- _Exercise brief_: Scan the records for the string "value"; copy each line where it occurs.

------

`config.mk`:
```
export PLATFORM = sky130hd
export DESIGN_NAME = pipelined_onehot_decoder
export DESIGN_NICKNAME = d
export VERILOG_FILES = /design/src/rtl/decoder_pkg.sv /design/src/rtl/dec_skid_buffer.sv /design/src/rtl/pipelined_onehot_decoder.sv
export SDC_FILE = /design/constraint.sdc
export NUM_CORES = 1
export LEC_CHECK = 0
export ABC_AREA = 1
export BUFFER_PORTS_ARGS = -buffer_cell sky130_fd_sc_hd__clkbuf_2
export CORE_MARGIN = 10
export CORE_UTILIZATION = 53
export CTS_CLUSTER_DIAMETER = 80
export CTS_CLUSTER_SIZE = 25
export DETAILED_ROUTE_END_ITERATION = 8
export PLACE_DENSITY = 0.8
export SYNTH_ARGS = -nofsm -noshare
export SYNTH_HDL_FRONTEND = slang
export SYNTH_SLANG_ARGS = --single-unit
```
`constraint.sdc`:
```
create_clock -name clk -period 1.6 [get_ports clk]
set_input_delay 0.16 -clock clk [delete_from_list [all_inputs] [get_ports clk]]
set_output_delay 0.16 -clock clk [all_outputs]
set_load 0.01 [all_outputs]
```
`src/rtl/decoder_pkg.sv`:
```
// rtl/decoder_pkg.sv - shared decode mode type and the per-channel address-to-code function
package decoder_pkg;

  typedef enum {DEC_ONEHOT = 0, DEC_THERMO = 1} dec_mode_e;

  localparam int MAX_BITS     = 8;
  localparam int MAX_OUT_BITS = 1 << MAX_BITS;

  // Callers narrow the result to their own OUT_BITS; bits above 1<<BITS are always zero.
  function automatic logic [MAX_OUT_BITS-1:0] dec_code(
    input logic [MAX_BITS-1:0] addr,
    input logic                en,
    input dec_mode_e           mode
  );
    logic [MAX_OUT_BITS-1:0] code;
    code = '0;
    for (int i = 0; i < MAX_OUT_BITS; i++) begin
      if (mode == DEC_ONEHOT) begin
        code[i] = en && (i == int'(addr));
      end else begin
        code[i] = en && (i <= int'(addr));
      end
    end
    return code;
  endfunction

endpackage

```
`src/rtl/dec_skid_buffer.sv`:
```
// rtl/dec_skid_buffer.sv - two-entry valid/ready skid buffer with a registered s_tready
module dec_skid_buffer #(
  parameter int WIDTH = 8
) (
  input  logic             clk,
  input  logic             rst_n,
  input  logic [WIDTH-1:0] s_tdata,
  input  logic             s_tvalid,
  output logic             s_tready,
  output logic [WIDTH-1:0] m_tdata,
  output logic             m_tvalid,
  input  logic             m_tready
);

  logic [WIDTH-1:0] out_q;
  logic [WIDTH-1:0] skid_q;
  logic             out_vld_q;
  logic             skid_vld_q;
  logic             ready_q;
  logic             skid_vld_d;
  logic             accept;
  logic             load_out;

  assign accept   = s_tvalid & ready_q;
  assign load_out = !out_vld_q | m_tready;

  // The skid only fills when the output stage is stuck; any drain empties it.
  always_comb begin
    skid_vld_d = skid_vld_q;
    if (load_out) begin
      skid_vld_d = 1'b0;
    end else if (accept) begin
      skid_vld_d = 1'b1;
    end
  end

  always_ff @(posedge clk or negedge rst_n) begin
    if (!rst_n) begin
      out_q      <= '0;
      skid_q     <= '0;
      out_vld_q  <= 1'b0;
      skid_vld_q <= 1'b0;
      ready_q    <= 1'b1;
    end else begin
      skid_vld_q <= skid_vld_d;
      ready_q    <= !skid_vld_d;
      if (load_out) begin
        // A full skid implies ready_q=0, so the older skid beat never races a new accept.
        if (skid_vld_q) begin
          out_q     <= skid_q;
          out_vld_q <= 1'b1;
        end else if (accept) begin
          out_q     <= s_tdata;
          out_vld_q <= 1'b1;
        end else begin
          out_vld_q <= 1'b0;
        end
      end else if (accept) begin
        skid_q <= s_tdata;
      end
    end
  end

  assign s_tready = ready_q;
  assign m_tdata  = out_q;
  assign m_tvalid = out_vld_q;

endmodule

```
`src/rtl/pipelined_onehot_decoder.sv`:
```
// rtl/pipelined_onehot_decoder.sv - multi-channel registered one-hot/thermometer decoder
// Decoded codes plus their OR-reduction are stored in a skid buffer, not the raw addresses.
module pipelined_onehot_decoder
  import decoder_pkg::*;
#(
  parameter  int BITS     = 3,
  parameter  int CHANNELS = 1,
  parameter  int MODE     = 0,
  localparam int OUT_BITS = 1 << BITS
) (
  input  logic                         clk,
  input  logic                         rst_n,
  input  logic                         in_valid,
  output logic                         in_ready,
  input  logic [CHANNELS*BITS-1:0]     in_addr,
  input  logic [CHANNELS-1:0]          in_en,
  output logic                         out_valid,
  input  logic                         out_ready,
  output logic [CHANNELS*OUT_BITS-1:0] out_y,
  output logic                         out_any
);

  localparam int WIDTH = CHANNELS * OUT_BITS + 1;

  if (BITS < 1) begin : g_bad_bits_lo
    $error("Bad BITS value %d", BITS);
  end
  if (BITS > 8) begin : g_bad_bits_hi
    $error("Bad BITS value %d", BITS);
  end
  if (CHANNELS < 1) begin : g_bad_channels
    $error("Bad CHANNELS value %d", CHANNELS);
  end
  if (MODE != 0 && MODE != 1) begin : g_bad_mode
    $error("Bad MODE value %d", MODE);
  end

  logic [CHANNELS*OUT_BITS-1:0] dec_y;
  logic [WIDTH-1:0]             m_tdata;

  for (genvar c = 0; c < CHANNELS; c++) begin : g_chan
    assign dec_y[c*OUT_BITS +: OUT_BITS] =
      OUT_BITS'(dec_code(MAX_BITS'(in_addr[c*BITS +: BITS]), in_en[c], dec_mode_e'(MODE)));
  end

  // out_any travels with its beat so a held output never needs recomputation.
  dec_skid_buffer #(
    .WIDTH(WIDTH)
  ) u_skid (
    .clk      (clk),
    .rst_n    (rst_n),
    .s_tdata  ({|dec_y, dec_y}),
    .s_tvalid (in_valid),
    .s_tready (in_ready),
    .m_tdata  (m_tdata),
    .m_tvalid (out_valid),
    .m_tready (out_ready)
  );

  assign out_y   = m_tdata[WIDTH-2:0];
  assign out_any = m_tdata[WIDTH-1];

endmodule

```
* Yosys cells after proc, flatten, opt, wreduce, memory -nomap -nowiden
Index checks and enable logic that the tools add are counted.
Word-level totals: register bits 21, bits in latches 0, bits in writable memories 0, ROM bits 0, input bits 8, output and inout bits 11, logic and storage cells 36, memories 0
Cells by class: add/subtract/negate cells 0, multipliers 0, divide/modulo/power cells 0, magnitude comparators 0, equal/unequal tests 7, shift-type cells 0, muxes and demuxes 6, bitwise logic cells 3, reductions and logical operators 15
Operators with widths (count):
- $mux W9 | 2
- $eq A3 B3 Y1 const A | 4
- $logic_and A1 B1 Y1 | 8
- $reduce_or A8 Y1 | 1
- $eq A2 B3 Y1 const A | 2
- $mux W1 | 4
- $reduce_and A2 Y1 | 2
- $eq A1 B3 Y1 const A | 1
- $logic_not A3 Y1 | 1
- $logic_not A1 Y1 | 2
- $reduce_bool A2 Y1 | 1
- $and A1 B1 Y1 | 1
- $not A1 Y1 | 1
- $or A1 B1 Y1 | 1

* Longest topological paths before layout
depth in word-level cells 5, mapped depth 7, gate-level depth less buffers 6

* Hierarchy
From an unflattened synthesis, not the netlist that was laid out.
Unflattened totals: cell total of the unflattened synthesis 134, area, all modules 1071.0 µm²
By module, submodules not included:
- dec_skid_buffer | times used 1, cells an instance 116, area each 1003.5 µm², sequential area each 526.8 µm²
- pipelined_onehot_decoder | times used 1, cells an instance 18, area each 67.6 µm², sequential area each 0.0 µm²

* Worst setup path before layout
Ideal clock, no wire load.
path kind reg2reg, from reg u_skid.ready_q (netlist: u_skid.s_tready), to reg u_skid.skid_q[7], arrival 1060 ps, required time 1481 ps, setup slack 421 ps, cell stages (with the launch flop) 7, buffers on the path 1, clock period less this slack 1179 ps, path through dfstp_2 -> nand2_2 -> nor2_4 -> inv_2 -> buf_6 -> nand2_2 -> o21ai_2
On the way: word-level cells in the longest chain between the ends 2
RTL lines:
- start, declared | RTL line dec_skid_buffer.sv:19 | logic ready_q;
- start signal, assigned | RTL line dec_skid_buffer.sv:46 | ready_q <= !skid_vld_d;
- $and A1 B1 Y1 | RTL line dec_skid_buffer.sv:24 | assign accept = s_tvalid & ready_q;
- $reduce_and A2 Y1 (no source line)
- end signal, assigned | RTL line dec_skid_buffer.sv:59 | skid_q <= s_tdata;
- end, declared | RTL line dec_skid_buffer.sv:16 | logic [WIDTH-1:0] skid_q;
Every way passes these cells. A chain may end at the register's enable or synchronous reset.

* Final worst setup path
from reg u_skid.skid_vld_q, to reg u_skid.out_q[3] (netlist: u_skid.m_tdata[3])
On the way: word-level cells in the longest chain between the ends 2
RTL lines:
- start, declared | RTL line dec_skid_buffer.sv:18 | logic skid_vld_q;
- start signal, assigned | RTL line dec_skid_buffer.sv:45 | skid_vld_q <= skid_vld_d;
- $reduce_bool A2 Y1 (no source line)
- $reduce_and A2 Y1 (no source line)
- end signal, assigned | RTL line dec_skid_buffer.sv:50 | out_q <= skid_q;
- end signal, assigned | RTL line dec_skid_buffer.sv:53 | out_q <= s_tdata;
- end, declared | RTL line dec_skid_buffer.sv:15 | logic [WIDTH-1:0] out_q;
Several ways; a longest one is shown, not always the timed one.

==> results.sh <==
export IMPL_dr_pass1_iters=4
export IMPL_tightest_slew_ns=0.512
export IMPL_ant_nets=0
export IMPL_grt_pass1_vias=799
export IMPL_pwr_share_comb_pct=26.9
export IMPL_setup_viol=0
export IMPL_synth_simple_gate_area_share_pct=35.4
export IMPL_wl_mm=1.95
export IMPL_final_nets=154
export IMPL_grt_use_total_pct=10.1
export IMPL_grt_max_degree=22
export IMPL_numPortBuffers=18
export IMPL_swShare_pct=33.5
export IMPL_fmax_ghz=0.777
export IMPL_cp_end_kind="flop"
export IMPL_synth_top_family_by_area="simple AND/OR/NAND/NOR gates"
export IMPL_synth_cell_area_mm2=0.00106
export IMPL_hold_path_class="primary input to flop"
export IMPL_worstPathArrival_ns=1.48
export IMPL_yosysWarnings=0
export IMPL_fin_crit_sh_pct=80.5
export IMPL_synth_distinct_cells=18
export IMPL_synthesis_nets=133
export IMPL_numCtsBuffers=3
export IMPL_cts_root_buf="clkbuf_4"
export IMPL_layout_commonest_cell="nand2_1"
export IMPL_startpoint_type="flop"
export IMPL_vdd_ir_drop_max_mv=0.626
export IMPL_drive_above_1_share_pct=35.2
export IMPL_wl_per_cell_um=11.3
export IMPL_syn2layout_area_growth_pct=12.0
export IMPL_clock_path_buffers=2
export IMPL_setup_ws_ns=0.313
export IMPL_rows=16
export IMPL_syn_inst=125
export IMPL_required_ns=1.80
export IMPL_cts_max_level=1
export IMPL_p_clk_share_pct=19.5
export IMPL_diodes=0
export IMPL_drc=0
export IMPL_via_count=814
export IMPL_cap_violations=0
export IMPL_clock_sinks=21
export IMPL_slew_violations=0
export IMPL_initial_utilization_pct=55.0
export IMPL_cp_max_fo=17
export IMPL_internal_power_mw=0.847
export IMPL_clkSlewWorstSetupHoldPaths_ns=0.11
export IMPL_post_route_min_period_ns=1.29
export IMPL_clock_skew_ns=0.00153
export IMPL_yosys_mux_area_fraction_pct=0
export IMPL_overflow=0
export IMPL_io_pin_count=19
export IMPL_final_cell_mix="38 x nand2_1, 20 x dfrtp_1, 18 x clkbuf_2"
export IMPL_seqPwrFrac_pct=53.6
export IMPL_insertion_delay_ns=0.29
export IMPL_grt_pass1_wl_mm=3.57
export IMPL_syn_mean_instance_area_um2=8.46
export IMPL_status="completed"
export IMPL_hpwl_mm=1.52
export IMPL_die_x_um=64.7
export IMPL_p_leak_nw=0.675
export IMPL_synth_fa_ha_area_share_pct=0
export IMPL_coreArea_mm2=0.00192
export IMPL_vias_per_cell=4.73
export IMPL_dieHeight_um=64.7
export IMPL_drt_initial_drc_count=25
export IMPL_path_class="flop to flop"
export IMPL_p_per_area_mw_per_mm2=1080
export IMPL_place_congestion=0.791
export IMPL_place_ws_ns=0.328
export IMPL_synth_compound_area_share_pct=7.69
export IMPL_antenna_found_initial=0
export IMPL_cts_tree="done"
export IMPL_synthXorXnorAreaFrac_pct=0
export IMPL_rsz0062_at_grt="no"
export IMPL_tns_ns=0
export IMPL_synth_yosys_seq_area_share_pct=49.8
export IMPL_max_slew_margin_pct=65.8
export IMPL_ys_seq_elements=21
export IMPL_p_sw_mw=0.427
export IMPL_dieArea_mm2=0.00418
export IMPL_reg2reg_slack_ns=0.31
export IMPL_finalHoldViolCount=0
export IMPL_cts_resized=0
[worst max-delay path: stages, from the launching register on]
cell,delay (ns)
dfrtp_1,0.43
inv_2,0.22
nand2_4,0.09
nand2_4,0.19
inv_1,0.11
nand3_1,0.10
nand2_1,0.05
[cell type report]
class | instances | area, um^2
timing repair buffer | 19 | 100
tap | 27 | 33.8
fill | 189 | 738
multi-input combinational | 90 | 455
inverter | 11 | 41.3
clock buffer | 4 | 26.3
sequential | 21 | 527
[final timing paths]
path / from / endpoint / cells after the start
max in group asynchronous: rst_n / u_skid.s_tready / 2
worst min-delay path: out_ready / u_skid.m_tvalid / 4
min in group asynchronous: rst_n / u_skid.m_tdata[1] / 2
worst max register to register: u_skid.skid_vld_q / u_skid.m_tdata[3] / 6
worst max-delay path: u_skid.skid_vld_q / u_skid.m_tdata[3] / 6
worst min register to register: u_skid.skid_q[4] / u_skid.skid_q[4] / 2
[layer usage]
| metal | wire length (um) | vias to the layer above | share of wire [%] | GRT usage, % |
|---|---|---|---|---|
| li1 | - | 425 | - | - |
| met1 | 883 | 362 | 45 | 13.0 |
| met2 | 909 | 25 | 47 | 15.9 |
| met3 | 147 | 2 | 7.6 | 3.61 |
| met4 | 7 | 0 | 0.36 | 2.41 |
| met5 | 0 | - | 0 | 0 |
[cell usage after synthesis, drive strengths merged]
| cell type | instances | share of area (%) |
|---|---|---|
| nor2 | 18 | 7.3 |
| nand2 | 54 | 24 |
| dfstp | 1 | 2.5 |
| o21ai | 11 | 7.7 |
| buf | 3 | 3.2 |
| inv | 11 | 3.9 |
| dfrtp | 20 | 47 |
| nand3 | 4 | 1.9 |
| or2 | 1 | 0.59 |
| nand4 | 2 | 1.2 |
[power groups by stage]
stage                     clock network [mW]  registers (mW)  logic [mW]
final                                  0.248           0.683       0.342
after floorplan                            0           0.714       0.219
after global routing                   0.290           0.696       0.393
after detailed placement                   0           0.694       0.347
after global placement                     0           0.689       0.341
after CTS                              0.262           0.684       0.351
[sequential cells by signal (all words and copies together) (netlist names)]
register,cells
u_skid.m_tdata,9
u_skid.skid_q,9
u_skid.m_tvalid,1
u_skid.s_tready,1
u_skid.skid_vld_q,1
[logic make-up (layout without fill, tap and decap cells)]
family | after synthesis | in the layout
AOI/OAI and AO/OA | 11 | 11
buffers and inverters | 14 | 34
DFF | 21 | 21
and+or+nand+nor | 79 | 79
[stage by stage]
step	hold slack [ns]	area (um^2)	power (mW)	cells	utilization [%]
6_report	0.166	1180	1.27	172	61.6
4_1_cts	0.153	1180	1.30	172	61.6
3_3_place_gp	0.154	1150	1.03	167	59.7
5_1_grt	0.156	1180	1.38	172	61.6
2_1_floorplan	-0.136	1060	0.933	125	-
3_5_place_dp	0.155	1150	1.04	167	59.7
[timing repair]
action | 4_1_cts | 5_1_grt
hold buffers | 1 | 0
buffers inserted | 0 | 0
hold endpoints to repair | 20 | 0
Power figures use the tool's default switching activity.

------

- _Answer section_:
    $error("Bad BITS value %d", BITS);
    $error("Bad BITS value %d", BITS);
    $error("Bad CHANNELS value %d", CHANNELS);
    $error("Bad MODE value %d", MODE);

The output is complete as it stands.